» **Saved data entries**
== Segment start ==

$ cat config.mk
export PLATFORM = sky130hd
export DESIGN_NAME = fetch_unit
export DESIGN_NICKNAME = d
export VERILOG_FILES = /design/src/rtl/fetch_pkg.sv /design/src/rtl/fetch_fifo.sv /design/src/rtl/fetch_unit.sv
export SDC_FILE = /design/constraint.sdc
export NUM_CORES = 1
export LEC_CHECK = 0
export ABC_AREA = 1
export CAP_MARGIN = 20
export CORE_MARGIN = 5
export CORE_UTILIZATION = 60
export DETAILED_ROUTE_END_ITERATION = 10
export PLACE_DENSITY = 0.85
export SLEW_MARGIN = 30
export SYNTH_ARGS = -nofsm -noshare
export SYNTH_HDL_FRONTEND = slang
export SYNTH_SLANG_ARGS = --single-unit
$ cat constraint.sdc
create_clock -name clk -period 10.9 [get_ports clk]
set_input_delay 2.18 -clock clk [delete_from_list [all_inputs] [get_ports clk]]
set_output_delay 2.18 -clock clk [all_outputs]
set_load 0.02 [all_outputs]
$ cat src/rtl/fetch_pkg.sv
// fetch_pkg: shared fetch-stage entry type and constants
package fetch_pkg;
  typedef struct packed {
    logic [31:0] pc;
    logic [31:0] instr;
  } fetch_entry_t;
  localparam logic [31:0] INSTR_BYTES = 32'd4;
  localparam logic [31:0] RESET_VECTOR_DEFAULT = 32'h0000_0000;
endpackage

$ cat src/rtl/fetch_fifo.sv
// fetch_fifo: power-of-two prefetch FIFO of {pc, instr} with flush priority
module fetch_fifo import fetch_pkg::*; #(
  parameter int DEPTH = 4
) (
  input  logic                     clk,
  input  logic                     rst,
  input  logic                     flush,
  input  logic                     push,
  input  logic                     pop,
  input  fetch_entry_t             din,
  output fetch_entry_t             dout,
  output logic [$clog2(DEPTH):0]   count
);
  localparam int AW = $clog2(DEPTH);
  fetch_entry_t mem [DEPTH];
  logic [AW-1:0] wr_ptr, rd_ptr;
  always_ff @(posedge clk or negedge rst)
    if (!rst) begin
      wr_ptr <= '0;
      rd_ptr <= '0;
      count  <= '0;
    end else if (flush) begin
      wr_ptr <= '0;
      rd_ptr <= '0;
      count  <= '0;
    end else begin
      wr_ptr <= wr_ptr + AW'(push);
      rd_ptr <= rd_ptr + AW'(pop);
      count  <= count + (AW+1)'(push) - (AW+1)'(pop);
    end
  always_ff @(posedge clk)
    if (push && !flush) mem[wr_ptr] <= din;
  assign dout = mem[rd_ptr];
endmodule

== Segment end ==
== Segment start ==

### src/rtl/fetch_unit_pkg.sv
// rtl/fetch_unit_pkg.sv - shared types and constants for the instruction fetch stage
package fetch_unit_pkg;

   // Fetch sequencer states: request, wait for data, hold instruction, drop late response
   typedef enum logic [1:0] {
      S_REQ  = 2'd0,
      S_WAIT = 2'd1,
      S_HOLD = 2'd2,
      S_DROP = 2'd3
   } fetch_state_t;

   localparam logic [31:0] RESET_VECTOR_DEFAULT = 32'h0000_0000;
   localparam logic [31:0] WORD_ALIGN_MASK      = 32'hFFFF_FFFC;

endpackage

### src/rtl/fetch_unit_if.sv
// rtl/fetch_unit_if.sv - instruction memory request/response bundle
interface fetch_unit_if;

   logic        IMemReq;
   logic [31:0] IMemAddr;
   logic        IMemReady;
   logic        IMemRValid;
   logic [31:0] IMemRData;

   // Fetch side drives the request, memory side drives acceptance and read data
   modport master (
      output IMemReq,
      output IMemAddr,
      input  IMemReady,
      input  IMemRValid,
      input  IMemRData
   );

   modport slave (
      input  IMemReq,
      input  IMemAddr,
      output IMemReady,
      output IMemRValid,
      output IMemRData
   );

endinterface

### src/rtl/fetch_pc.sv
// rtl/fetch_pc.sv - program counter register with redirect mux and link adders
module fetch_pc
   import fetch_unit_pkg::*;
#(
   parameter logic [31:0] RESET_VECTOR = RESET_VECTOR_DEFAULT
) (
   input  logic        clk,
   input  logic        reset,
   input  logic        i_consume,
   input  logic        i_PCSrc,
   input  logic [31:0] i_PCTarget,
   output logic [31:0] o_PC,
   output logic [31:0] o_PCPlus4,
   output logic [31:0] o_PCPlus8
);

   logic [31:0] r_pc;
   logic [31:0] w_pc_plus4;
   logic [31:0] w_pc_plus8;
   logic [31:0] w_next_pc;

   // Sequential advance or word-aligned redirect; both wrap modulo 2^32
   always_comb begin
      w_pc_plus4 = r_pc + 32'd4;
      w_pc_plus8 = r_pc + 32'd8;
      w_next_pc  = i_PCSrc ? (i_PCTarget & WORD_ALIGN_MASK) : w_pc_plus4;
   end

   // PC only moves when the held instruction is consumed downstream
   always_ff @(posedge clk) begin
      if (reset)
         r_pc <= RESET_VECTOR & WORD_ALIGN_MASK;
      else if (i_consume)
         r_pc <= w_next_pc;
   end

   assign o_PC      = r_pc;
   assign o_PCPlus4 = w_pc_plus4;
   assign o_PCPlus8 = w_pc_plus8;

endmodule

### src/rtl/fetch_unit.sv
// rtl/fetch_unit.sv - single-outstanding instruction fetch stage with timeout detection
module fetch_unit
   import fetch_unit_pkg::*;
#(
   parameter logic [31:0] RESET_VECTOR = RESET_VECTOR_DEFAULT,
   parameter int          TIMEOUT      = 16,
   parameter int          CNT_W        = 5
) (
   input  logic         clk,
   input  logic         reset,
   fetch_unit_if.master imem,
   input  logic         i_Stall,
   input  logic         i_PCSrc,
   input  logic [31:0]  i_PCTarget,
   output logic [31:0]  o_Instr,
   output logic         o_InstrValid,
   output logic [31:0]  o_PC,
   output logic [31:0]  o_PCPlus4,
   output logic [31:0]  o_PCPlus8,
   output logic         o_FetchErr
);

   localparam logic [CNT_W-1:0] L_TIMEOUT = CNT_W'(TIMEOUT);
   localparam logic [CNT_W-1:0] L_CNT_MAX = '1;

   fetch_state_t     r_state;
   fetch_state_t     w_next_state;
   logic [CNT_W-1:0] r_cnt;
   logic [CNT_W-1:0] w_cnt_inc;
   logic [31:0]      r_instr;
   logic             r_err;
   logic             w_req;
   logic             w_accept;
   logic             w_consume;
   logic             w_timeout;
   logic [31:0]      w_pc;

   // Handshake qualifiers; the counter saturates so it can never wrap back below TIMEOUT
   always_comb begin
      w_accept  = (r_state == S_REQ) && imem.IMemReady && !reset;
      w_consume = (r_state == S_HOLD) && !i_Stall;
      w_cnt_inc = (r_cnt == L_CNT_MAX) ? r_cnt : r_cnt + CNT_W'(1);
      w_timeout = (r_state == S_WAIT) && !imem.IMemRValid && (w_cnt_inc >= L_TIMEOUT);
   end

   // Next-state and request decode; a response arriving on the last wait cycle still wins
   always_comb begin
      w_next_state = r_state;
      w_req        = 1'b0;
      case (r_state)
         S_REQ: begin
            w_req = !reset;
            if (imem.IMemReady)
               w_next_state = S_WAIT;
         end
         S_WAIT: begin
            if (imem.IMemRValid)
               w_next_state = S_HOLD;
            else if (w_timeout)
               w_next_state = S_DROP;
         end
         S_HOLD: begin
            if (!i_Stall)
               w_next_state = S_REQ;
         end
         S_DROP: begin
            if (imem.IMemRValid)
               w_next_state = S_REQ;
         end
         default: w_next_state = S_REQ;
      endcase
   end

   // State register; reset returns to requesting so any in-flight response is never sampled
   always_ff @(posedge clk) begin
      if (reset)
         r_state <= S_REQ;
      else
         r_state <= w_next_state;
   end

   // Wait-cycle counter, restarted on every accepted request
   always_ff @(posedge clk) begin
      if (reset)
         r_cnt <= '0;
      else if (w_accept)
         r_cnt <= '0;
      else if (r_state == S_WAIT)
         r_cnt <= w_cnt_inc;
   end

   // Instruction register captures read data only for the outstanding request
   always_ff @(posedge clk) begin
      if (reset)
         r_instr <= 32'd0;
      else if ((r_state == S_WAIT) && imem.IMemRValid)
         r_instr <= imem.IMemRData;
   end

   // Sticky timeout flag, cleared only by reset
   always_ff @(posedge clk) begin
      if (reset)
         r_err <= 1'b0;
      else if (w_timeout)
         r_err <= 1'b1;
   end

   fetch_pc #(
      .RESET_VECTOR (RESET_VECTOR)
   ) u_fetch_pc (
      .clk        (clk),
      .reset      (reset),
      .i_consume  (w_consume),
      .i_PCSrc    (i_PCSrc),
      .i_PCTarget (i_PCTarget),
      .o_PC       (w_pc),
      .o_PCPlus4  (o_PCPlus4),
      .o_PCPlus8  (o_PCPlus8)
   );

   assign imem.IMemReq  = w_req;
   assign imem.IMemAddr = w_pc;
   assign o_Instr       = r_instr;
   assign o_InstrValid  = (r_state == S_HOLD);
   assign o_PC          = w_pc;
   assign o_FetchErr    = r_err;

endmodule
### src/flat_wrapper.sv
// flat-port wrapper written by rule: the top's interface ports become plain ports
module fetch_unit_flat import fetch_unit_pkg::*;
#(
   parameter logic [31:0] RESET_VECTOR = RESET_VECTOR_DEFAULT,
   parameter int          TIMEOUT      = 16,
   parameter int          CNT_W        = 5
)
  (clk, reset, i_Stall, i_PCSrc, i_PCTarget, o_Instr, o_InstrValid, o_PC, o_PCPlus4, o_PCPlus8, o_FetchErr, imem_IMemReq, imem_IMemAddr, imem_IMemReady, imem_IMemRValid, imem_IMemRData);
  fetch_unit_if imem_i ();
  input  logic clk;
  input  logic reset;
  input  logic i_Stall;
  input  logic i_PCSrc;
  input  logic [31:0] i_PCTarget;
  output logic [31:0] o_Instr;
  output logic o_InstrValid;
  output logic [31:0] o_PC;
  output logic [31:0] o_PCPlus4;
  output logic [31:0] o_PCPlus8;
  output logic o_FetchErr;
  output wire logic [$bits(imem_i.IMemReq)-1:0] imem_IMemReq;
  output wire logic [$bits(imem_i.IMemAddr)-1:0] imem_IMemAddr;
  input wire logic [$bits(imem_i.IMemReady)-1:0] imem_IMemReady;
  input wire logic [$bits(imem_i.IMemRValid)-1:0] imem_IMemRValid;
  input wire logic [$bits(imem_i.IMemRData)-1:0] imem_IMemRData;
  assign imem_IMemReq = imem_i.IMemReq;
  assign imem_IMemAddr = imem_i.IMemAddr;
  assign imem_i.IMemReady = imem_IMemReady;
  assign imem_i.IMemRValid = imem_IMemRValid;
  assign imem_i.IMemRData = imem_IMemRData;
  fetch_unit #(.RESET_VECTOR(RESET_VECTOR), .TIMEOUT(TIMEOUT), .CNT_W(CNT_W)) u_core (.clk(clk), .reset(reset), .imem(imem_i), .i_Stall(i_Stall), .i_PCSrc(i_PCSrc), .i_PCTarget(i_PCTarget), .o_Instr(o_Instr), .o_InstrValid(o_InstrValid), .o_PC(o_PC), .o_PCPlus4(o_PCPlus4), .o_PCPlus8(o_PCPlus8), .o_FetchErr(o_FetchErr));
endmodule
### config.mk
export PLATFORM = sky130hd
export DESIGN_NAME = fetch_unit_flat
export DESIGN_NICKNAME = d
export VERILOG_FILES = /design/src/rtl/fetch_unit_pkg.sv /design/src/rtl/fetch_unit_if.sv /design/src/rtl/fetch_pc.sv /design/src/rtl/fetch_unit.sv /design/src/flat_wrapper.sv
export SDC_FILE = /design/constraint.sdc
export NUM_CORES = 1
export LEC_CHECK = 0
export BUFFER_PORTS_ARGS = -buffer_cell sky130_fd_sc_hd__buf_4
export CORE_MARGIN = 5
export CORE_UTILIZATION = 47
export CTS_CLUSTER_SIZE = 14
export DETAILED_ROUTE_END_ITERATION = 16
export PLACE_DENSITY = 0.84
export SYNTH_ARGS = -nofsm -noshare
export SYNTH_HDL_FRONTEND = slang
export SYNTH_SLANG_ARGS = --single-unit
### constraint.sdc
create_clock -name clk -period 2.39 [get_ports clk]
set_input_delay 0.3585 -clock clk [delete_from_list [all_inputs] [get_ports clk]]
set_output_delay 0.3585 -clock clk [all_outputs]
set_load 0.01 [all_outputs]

== Segment end ==
== Segment start ==

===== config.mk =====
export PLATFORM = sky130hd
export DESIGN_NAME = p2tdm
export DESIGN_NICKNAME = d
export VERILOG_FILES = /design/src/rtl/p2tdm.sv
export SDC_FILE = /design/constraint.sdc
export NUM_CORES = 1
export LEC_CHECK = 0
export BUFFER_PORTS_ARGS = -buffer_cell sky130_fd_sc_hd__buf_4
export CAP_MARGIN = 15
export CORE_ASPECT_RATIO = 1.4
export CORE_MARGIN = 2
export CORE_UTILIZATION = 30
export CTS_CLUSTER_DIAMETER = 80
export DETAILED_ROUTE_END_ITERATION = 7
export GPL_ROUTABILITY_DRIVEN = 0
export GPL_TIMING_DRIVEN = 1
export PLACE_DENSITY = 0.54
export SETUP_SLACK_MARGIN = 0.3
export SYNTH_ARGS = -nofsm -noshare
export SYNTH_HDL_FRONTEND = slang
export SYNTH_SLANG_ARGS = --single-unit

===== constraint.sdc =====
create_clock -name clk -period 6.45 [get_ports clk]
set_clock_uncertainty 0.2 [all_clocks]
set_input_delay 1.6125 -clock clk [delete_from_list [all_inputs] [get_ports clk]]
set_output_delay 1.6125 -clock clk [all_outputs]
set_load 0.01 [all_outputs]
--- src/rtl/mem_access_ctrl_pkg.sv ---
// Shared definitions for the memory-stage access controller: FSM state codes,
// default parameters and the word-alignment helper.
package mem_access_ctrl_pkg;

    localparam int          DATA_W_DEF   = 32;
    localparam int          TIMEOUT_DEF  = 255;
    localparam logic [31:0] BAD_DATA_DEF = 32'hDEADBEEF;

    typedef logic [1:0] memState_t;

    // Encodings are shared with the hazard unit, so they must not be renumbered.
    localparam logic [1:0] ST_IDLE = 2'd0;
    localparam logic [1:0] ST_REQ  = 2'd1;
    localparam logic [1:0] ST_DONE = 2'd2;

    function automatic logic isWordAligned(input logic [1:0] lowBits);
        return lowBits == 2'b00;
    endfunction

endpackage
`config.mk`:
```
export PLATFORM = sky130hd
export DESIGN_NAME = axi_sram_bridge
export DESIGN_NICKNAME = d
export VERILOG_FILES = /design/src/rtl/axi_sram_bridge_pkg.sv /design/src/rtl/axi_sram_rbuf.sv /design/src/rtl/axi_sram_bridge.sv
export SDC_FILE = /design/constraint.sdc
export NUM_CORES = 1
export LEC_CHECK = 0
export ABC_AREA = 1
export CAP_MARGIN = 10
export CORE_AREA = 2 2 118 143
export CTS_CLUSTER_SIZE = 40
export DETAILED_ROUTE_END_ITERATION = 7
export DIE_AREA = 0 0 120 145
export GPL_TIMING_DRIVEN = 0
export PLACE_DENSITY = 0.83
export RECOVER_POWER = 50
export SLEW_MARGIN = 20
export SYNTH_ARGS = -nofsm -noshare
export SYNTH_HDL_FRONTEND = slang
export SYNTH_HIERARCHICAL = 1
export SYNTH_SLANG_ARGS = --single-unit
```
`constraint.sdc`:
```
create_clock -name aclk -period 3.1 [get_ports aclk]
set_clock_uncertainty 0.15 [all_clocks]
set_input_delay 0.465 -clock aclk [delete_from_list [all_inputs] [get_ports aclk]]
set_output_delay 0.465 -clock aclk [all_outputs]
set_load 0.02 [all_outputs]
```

== Segment end ==

» **Try it**
All lines above containing the string "lowBits" are to be collected.

» **Expected output**
    function automatic logic isWordAligned(input logic [1:0] lowBits);
        return lowBits == 2'b00;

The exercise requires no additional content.